Task brief: Only certain lines below are wanted: those starting at the line containing "[run 3: final timing paths]" and ending at the line containing "[run 3: layer usage]", both included, each retyped exactly.

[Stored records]
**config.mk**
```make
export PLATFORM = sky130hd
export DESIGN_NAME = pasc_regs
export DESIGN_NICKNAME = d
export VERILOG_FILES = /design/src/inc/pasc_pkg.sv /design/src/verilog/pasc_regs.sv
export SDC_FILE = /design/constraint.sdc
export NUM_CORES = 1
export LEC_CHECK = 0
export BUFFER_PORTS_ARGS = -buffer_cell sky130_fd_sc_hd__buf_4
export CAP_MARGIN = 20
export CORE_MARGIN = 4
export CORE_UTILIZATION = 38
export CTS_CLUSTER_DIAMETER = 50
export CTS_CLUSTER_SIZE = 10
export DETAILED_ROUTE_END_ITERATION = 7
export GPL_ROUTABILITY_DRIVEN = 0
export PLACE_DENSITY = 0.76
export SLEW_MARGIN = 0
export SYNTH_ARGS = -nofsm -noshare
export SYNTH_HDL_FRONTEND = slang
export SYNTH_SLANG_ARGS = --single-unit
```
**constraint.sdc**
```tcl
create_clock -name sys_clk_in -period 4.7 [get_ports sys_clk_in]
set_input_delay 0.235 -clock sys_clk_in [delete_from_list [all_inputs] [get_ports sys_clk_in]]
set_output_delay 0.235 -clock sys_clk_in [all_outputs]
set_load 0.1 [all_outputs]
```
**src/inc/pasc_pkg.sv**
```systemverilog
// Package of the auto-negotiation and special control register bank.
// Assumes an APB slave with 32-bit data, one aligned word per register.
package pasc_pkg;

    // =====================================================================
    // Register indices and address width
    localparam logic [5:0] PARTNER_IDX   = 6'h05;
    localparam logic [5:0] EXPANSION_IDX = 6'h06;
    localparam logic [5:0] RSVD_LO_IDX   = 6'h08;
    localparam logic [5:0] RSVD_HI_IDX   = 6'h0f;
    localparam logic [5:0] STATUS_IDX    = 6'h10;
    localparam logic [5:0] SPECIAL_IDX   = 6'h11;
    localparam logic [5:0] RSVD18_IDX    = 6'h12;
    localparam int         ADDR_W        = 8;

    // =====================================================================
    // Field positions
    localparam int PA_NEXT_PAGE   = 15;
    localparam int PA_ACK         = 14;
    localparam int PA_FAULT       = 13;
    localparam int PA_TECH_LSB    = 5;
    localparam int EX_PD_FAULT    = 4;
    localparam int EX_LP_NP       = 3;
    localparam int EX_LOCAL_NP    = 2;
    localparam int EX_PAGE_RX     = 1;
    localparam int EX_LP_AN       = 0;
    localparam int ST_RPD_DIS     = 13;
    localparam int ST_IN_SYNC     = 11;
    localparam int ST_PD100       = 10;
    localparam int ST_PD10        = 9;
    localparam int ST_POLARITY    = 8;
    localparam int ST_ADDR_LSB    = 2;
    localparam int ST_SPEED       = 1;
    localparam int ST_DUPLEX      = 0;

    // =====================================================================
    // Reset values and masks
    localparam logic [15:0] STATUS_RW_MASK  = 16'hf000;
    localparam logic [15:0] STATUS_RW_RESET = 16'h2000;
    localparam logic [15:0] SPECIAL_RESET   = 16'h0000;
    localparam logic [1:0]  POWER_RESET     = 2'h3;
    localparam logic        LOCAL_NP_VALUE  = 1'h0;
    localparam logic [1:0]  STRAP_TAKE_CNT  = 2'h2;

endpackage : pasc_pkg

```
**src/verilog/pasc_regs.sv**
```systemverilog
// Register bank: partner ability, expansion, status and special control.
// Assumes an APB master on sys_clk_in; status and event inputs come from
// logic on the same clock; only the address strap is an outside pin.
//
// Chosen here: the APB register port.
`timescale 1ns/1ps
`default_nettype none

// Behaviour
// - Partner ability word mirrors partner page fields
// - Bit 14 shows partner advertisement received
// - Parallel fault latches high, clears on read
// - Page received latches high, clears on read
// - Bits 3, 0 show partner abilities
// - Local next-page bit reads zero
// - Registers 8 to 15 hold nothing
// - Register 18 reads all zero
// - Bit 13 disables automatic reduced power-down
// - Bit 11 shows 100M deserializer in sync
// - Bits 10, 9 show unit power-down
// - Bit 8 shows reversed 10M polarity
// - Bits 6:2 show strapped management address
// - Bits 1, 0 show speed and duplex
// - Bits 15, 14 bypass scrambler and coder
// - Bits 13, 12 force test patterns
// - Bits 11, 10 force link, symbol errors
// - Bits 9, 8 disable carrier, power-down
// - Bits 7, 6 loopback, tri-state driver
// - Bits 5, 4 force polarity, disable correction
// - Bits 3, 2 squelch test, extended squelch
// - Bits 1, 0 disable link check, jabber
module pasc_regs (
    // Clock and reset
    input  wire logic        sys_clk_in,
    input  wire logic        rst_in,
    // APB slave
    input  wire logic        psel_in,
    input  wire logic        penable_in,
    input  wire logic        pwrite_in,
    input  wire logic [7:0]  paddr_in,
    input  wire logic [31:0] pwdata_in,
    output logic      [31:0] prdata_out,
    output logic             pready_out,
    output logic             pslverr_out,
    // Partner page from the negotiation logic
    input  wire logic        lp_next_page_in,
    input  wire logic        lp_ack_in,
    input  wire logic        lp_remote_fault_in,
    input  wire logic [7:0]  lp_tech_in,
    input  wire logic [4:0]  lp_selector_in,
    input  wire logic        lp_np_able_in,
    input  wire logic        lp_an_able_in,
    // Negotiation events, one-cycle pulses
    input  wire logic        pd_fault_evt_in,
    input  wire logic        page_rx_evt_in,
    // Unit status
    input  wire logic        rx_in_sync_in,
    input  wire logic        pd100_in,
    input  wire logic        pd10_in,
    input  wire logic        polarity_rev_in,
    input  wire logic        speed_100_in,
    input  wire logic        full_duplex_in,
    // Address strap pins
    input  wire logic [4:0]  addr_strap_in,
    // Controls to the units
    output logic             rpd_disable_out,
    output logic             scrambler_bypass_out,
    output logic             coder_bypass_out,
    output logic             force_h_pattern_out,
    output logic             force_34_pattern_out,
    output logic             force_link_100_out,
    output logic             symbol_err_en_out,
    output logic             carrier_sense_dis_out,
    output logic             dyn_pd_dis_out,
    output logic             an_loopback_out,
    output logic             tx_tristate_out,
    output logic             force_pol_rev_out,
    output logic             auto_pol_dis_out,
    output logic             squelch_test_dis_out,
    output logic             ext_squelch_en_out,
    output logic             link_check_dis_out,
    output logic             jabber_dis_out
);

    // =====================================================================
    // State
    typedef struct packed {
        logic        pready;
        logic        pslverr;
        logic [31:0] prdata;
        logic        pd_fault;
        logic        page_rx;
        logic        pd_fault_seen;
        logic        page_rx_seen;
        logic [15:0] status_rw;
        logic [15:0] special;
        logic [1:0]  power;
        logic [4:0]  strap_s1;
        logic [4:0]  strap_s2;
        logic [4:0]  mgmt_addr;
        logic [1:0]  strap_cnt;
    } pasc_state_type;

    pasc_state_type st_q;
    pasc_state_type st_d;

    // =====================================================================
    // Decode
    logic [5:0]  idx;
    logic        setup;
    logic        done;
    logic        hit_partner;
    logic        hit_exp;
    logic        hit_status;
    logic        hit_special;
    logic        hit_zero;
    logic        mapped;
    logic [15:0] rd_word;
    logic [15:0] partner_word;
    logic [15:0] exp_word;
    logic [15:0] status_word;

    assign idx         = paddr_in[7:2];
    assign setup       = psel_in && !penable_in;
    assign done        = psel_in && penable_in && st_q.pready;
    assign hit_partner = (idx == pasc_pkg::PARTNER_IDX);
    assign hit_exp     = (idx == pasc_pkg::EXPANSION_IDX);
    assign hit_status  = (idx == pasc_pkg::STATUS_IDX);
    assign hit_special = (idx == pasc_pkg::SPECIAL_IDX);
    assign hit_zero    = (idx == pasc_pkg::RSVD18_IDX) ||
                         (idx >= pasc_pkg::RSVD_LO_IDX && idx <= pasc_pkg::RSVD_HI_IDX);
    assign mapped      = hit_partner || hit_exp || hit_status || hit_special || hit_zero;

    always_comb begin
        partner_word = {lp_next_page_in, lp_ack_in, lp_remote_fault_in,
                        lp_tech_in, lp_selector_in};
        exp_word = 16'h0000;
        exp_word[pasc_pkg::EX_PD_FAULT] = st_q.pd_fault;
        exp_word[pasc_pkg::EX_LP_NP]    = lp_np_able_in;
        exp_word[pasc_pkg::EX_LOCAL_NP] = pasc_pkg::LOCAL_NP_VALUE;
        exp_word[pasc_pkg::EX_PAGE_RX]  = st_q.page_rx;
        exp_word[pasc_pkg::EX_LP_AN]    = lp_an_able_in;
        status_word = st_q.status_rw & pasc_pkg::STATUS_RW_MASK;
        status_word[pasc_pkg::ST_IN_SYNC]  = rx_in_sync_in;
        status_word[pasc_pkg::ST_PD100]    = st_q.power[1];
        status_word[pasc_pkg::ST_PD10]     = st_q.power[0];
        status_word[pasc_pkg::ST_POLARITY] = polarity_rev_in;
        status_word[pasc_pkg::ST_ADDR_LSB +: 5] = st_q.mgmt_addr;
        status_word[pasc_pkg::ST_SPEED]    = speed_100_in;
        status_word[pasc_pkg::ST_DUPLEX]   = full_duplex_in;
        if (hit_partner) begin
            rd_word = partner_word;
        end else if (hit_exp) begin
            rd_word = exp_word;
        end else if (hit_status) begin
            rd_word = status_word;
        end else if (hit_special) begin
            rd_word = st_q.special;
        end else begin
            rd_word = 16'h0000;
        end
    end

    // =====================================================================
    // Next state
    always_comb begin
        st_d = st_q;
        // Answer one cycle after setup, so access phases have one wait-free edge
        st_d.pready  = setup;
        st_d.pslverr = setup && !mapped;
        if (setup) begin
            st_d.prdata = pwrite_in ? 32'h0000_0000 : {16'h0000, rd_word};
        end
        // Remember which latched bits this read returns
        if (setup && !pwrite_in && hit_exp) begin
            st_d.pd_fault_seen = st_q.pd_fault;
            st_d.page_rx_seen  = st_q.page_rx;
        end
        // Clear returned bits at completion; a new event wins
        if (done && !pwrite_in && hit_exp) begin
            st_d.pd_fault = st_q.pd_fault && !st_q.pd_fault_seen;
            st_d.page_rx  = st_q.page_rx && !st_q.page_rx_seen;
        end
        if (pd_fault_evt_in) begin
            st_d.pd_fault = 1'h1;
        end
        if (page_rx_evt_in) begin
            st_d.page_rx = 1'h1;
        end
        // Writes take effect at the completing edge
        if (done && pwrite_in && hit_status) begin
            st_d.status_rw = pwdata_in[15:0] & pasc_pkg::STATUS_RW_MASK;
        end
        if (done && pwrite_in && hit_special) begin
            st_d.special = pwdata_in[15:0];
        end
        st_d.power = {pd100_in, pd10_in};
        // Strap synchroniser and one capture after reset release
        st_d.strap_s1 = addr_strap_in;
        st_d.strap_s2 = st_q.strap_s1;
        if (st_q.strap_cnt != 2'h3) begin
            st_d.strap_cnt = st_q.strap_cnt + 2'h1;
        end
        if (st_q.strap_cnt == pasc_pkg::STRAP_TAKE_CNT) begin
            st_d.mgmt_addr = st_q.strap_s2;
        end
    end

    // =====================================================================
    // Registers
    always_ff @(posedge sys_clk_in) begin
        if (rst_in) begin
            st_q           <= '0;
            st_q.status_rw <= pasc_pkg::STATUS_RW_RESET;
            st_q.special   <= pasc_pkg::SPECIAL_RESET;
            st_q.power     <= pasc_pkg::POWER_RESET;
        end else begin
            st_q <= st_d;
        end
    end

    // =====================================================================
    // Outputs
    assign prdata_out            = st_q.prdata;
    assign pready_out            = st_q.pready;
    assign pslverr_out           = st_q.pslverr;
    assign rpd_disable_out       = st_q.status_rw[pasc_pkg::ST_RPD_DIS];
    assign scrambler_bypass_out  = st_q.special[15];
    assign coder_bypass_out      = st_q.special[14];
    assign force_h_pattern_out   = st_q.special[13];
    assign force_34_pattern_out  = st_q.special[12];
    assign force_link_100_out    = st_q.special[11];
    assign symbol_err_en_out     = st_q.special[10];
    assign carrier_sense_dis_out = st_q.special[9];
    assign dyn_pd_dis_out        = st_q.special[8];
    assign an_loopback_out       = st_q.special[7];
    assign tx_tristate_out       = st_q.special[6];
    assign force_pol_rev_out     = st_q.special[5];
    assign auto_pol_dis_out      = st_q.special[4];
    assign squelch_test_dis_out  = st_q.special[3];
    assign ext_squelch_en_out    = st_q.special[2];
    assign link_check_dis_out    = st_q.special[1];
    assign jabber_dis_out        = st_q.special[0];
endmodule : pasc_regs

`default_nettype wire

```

--

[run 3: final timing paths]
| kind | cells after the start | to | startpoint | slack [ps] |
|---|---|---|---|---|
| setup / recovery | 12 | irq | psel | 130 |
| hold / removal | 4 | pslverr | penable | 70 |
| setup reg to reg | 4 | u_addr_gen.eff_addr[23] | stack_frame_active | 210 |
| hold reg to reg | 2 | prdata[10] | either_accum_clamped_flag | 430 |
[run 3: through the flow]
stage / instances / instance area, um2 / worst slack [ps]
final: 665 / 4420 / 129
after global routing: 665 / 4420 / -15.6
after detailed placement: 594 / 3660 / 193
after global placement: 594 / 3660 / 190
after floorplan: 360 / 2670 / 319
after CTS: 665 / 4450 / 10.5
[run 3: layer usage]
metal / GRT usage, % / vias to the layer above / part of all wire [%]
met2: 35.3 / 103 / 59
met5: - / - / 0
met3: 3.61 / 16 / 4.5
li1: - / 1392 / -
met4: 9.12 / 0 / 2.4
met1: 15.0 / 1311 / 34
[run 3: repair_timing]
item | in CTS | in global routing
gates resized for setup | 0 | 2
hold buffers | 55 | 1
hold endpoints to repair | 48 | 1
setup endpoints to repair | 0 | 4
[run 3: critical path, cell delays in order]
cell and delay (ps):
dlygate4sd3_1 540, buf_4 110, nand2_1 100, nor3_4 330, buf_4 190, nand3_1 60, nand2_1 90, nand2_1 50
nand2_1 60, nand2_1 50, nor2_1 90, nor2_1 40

* * *

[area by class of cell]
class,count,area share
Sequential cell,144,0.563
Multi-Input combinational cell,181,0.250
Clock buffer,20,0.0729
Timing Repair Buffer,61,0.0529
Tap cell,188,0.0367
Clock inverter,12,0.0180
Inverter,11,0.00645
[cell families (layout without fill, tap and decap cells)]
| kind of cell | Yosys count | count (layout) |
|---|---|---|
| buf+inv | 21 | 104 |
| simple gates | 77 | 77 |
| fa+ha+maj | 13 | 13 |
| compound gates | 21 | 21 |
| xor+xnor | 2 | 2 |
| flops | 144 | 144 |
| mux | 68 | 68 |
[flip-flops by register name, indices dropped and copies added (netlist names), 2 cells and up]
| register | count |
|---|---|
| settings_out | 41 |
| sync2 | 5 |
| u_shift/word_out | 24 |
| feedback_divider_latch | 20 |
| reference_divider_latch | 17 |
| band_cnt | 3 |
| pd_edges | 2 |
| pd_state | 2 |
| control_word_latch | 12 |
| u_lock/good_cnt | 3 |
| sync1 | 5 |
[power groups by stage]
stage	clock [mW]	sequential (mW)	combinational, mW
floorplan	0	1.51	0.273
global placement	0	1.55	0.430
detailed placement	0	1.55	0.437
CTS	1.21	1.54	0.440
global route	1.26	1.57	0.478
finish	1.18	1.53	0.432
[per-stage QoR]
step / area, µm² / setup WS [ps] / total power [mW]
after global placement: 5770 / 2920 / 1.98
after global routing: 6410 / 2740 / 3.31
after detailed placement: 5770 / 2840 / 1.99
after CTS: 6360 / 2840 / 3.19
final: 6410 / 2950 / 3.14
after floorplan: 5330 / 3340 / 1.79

Reply:
[run 3: final timing paths]
| kind | cells after the start | to | startpoint | slack [ps] |
|---|---|---|---|---|
| setup / recovery | 12 | irq | psel | 130 |
| hold / removal | 4 | pslverr | penable | 70 |
| setup reg to reg | 4 | u_addr_gen.eff_addr[23] | stack_frame_active | 210 |
| hold reg to reg | 2 | prdata[10] | either_accum_clamped_flag | 430 |
[run 3: through the flow]
stage / instances / instance area, um2 / worst slack [ps]
final: 665 / 4420 / 129
after global routing: 665 / 4420 / -15.6
after detailed placement: 594 / 3660 / 193
after global placement: 594 / 3660 / 190
after floorplan: 360 / 2670 / 319
after CTS: 665 / 4450 / 10.5
[run 3: layer usage]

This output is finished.